Of bald eagles and cheerleaders

You’re never too old to learn something, right? Playing a child’s board game recently, I have learned two very interesting fact. For one, I never knew that a group of twelve or more cows is called a “flink.” (And I am anxious to add it to my next Scrabble game!) Secondly, I learned that the bald eagle when it is a young bird, looks nothing like a bald eagle.
Like most birds, they start off kind of funny looking with grayish down that covers their little bodies. At about three or four weeks, the little birdie begins to grow its secondary coat of gray down, and by the time the little dude (or dudette, as it may be) is around 6 weeks old, it will be nearly as large as its parents—but will just start growing in its black feathers. Not white, black.
In other words, no bald head.
The white feathers that grow on the head and the tail and that are so characteristic of bald eagles don’t grow in until sometime during the bird’s fourth year of life.
In other words, eagle kids don’t look anything like their parents.
This may not seem all that much of an important fact, but it’s something I can really relate to.
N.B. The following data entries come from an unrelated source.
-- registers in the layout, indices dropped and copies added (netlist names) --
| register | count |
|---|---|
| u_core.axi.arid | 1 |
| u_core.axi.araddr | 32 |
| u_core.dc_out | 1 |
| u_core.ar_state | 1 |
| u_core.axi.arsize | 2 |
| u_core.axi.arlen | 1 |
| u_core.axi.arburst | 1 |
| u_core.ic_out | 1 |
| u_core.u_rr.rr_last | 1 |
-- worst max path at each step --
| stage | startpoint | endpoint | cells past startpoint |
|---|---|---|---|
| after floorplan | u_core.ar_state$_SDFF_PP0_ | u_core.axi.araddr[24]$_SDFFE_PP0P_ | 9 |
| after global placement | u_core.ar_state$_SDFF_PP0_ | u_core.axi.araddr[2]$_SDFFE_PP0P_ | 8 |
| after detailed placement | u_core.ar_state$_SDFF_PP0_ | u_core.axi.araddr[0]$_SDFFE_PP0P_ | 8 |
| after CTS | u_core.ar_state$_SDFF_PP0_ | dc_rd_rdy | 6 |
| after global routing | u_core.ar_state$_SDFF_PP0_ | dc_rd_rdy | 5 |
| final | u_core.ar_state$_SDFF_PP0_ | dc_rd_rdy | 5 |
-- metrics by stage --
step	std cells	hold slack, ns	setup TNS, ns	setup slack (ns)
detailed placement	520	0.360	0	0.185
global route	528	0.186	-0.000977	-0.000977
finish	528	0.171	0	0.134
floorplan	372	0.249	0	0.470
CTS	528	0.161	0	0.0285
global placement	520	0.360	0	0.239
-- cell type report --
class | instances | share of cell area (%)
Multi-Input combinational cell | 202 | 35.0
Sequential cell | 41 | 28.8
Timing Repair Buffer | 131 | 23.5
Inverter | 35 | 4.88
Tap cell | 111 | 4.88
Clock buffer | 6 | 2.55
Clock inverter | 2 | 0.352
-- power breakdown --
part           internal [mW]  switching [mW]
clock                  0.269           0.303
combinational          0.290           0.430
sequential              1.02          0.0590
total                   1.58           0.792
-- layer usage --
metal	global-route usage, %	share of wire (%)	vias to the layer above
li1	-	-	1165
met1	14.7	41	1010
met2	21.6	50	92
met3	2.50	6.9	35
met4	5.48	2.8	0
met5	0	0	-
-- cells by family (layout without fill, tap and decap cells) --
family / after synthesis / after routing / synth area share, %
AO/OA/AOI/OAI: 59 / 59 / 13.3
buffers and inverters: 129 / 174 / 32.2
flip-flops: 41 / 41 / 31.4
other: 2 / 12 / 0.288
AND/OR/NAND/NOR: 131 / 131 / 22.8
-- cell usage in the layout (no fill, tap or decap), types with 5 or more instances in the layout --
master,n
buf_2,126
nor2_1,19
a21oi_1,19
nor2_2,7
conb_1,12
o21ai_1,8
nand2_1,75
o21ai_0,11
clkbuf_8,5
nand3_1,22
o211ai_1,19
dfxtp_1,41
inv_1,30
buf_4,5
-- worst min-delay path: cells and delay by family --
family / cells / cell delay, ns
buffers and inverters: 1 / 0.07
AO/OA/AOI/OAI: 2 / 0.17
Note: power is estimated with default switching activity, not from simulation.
<file path="config.mk">
export PLATFORM = sky130hd
export DESIGN_NAME = issue_queue_flat
export DESIGN_NICKNAME = d
export VERILOG_FILES = /design/src/rtl/issue_queue_pkg.sv /design/src/rtl/issue_queue_if.sv /design/src/rtl/iq_ptr_ctrl.sv /design/src/rtl/issue_queue.sv /design/src/flat_wrapper.sv
export SDC_FILE = /design/constraint.sdc
export NUM_CORES = 1
export LEC_CHECK = 0
export BUFFER_PORTS_ARGS = -buffer_cell sky130_fd_sc_hd__buf_2
export CORE_UTILIZATION = 55
export DETAILED_ROUTE_END_ITERATION = 12
export PLACE_DENSITY = 0.75
export SYNTH_ARGS = -nofsm -noshare
export SYNTH_HDL_FRONTEND = slang
export SYNTH_SLANG_ARGS = --single-unit
</file>
<file path="constraint.sdc">
create_clock -name clk -period 8.54 [get_ports clk]
set_input_delay 1.708 -clock clk [delete_from_list [all_inputs] [get_ports clk]]
set_output_delay 1.708 -clock clk [all_outputs]
set_load 0.05 [all_outputs]
</file>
Of my three children, my youngest two look very much like their father. My oldest daughter, however, looks very much like me. As if someone put me in the dryer too long. A real life Shrinky Dink. She has my same dark eyes and little nose, and she’s got the overly large two front teeth that she’ll eventually grow into, just as I did.
We both love to read and be outside. We both play the piano and love to dance. We both love garlic and can eat popcorn like nothing you’ve ever seen. So for the most part, we are very, very similar…but not completely.
It started with a simple flyer that came home in her first grade folder, advertising a cheerleading camp. Having grown up anti-cheerleader (and not because I didn’t like them, but because I split my time between the marching band and generally being a nerd), I was rather shocked when she showed some interest in attending.
“Mom, you get pom poms!” she said. “And a pizza party!”
And somehow, I felt at that moment that all of the energy I spent on raising my child as an intellectual artist (and, well, a nerd) was beat out by red puffy things and pizza. Like the little person that I always thought looked just like me really wasn’t that much like me after all.
Then came the time to make a good parenting decision, and we all know how hard it is to do the right thing. I swallowed my anti-cheerleader pride and signed the check for her to attend cheer camp.
After picking her up from her first session, her eyes were glowing with excitement and looking at her I had a flash to the future, seeing myself sitting week after week on a set of bleachers. The excitement carried over to the football game where the field was lined with little girls with little pom poms and loud screechy voices. She was hooked.
It’s hard being a parent because you tend to want your children to turn out to be like you…but even better. You instinctively want them to have all of your best traits, and carry on your legacy, whatever that may be. But sometimes you’ve just got to let them be who they really are and let them make their own choices, even if it’s not the choices you would make.
I just think of mama eagle way up in the nest, looking at her little black-headed eaglet. She must wonder if her baby will ever have her same matching white feathered head just as I wonder if my daughter will be a cheerleader or join the marching band. All we can do is let nature take its course and usually that course turns out pretty well which is good because really, there ain’t no stopping it.